**DESCRIPTION OF THE TASK**: Find the line with "#!/bin/bash" and the line with "(tbl_id[7:0] == qn_lo);" in the entries below; output exactly those two lines, every line between them, and no others.

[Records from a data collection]
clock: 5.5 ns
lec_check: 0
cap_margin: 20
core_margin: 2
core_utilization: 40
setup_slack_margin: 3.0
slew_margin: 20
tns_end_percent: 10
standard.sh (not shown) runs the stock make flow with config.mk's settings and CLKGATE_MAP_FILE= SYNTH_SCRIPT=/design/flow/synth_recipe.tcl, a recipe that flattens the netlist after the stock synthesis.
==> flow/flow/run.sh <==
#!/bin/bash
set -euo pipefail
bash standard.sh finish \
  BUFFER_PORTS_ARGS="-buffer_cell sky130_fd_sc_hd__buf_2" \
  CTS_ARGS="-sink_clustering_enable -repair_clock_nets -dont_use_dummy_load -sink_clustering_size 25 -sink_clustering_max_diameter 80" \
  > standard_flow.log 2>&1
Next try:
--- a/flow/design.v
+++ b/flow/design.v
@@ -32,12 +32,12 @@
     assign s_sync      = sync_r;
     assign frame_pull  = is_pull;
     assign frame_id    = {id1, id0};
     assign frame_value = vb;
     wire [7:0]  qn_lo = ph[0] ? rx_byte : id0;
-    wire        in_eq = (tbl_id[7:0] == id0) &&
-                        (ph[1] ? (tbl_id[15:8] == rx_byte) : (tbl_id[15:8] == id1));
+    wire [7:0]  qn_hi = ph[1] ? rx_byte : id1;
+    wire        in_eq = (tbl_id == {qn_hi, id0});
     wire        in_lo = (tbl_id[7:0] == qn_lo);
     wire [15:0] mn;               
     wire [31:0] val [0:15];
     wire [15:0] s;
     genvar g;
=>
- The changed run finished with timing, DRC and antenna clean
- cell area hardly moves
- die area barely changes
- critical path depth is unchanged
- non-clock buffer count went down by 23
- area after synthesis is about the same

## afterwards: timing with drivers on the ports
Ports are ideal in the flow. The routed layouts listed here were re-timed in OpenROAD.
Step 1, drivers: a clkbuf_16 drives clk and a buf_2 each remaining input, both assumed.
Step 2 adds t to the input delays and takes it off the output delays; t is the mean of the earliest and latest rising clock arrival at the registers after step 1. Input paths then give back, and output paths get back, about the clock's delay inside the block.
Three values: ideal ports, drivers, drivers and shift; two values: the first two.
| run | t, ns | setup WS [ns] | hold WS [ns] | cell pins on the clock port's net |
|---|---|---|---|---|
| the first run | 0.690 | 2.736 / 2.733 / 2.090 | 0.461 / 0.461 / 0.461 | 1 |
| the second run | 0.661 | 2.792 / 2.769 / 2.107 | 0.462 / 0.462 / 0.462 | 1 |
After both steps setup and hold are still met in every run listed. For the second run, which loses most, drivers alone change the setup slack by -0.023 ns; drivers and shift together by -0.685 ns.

**ANSWER SECTION**:
#!/bin/bash
set -euo pipefail
bash standard.sh finish \
  BUFFER_PORTS_ARGS="-buffer_cell sky130_fd_sc_hd__buf_2" \
  CTS_ARGS="-sink_clustering_enable -repair_clock_nets -dont_use_dummy_load -sink_clustering_size 25 -sink_clustering_max_diameter 80" \
  > standard_flow.log 2>&1
Next try:
--- a/flow/design.v
+++ b/flow/design.v
@@ -32,12 +32,12 @@
     assign s_sync      = sync_r;
     assign frame_pull  = is_pull;
     assign frame_id    = {id1, id0};
     assign frame_value = vb;
     wire [7:0]  qn_lo = ph[0] ? rx_byte : id0;
-    wire        in_eq = (tbl_id[7:0] == id0) &&
-                        (ph[1] ? (tbl_id[15:8] == rx_byte) : (tbl_id[15:8] == id1));
+    wire [7:0]  qn_hi = ph[1] ? rx_byte : id1;
+    wire        in_eq = (tbl_id == {qn_hi, id0});
     wire        in_lo = (tbl_id[7:0] == qn_lo);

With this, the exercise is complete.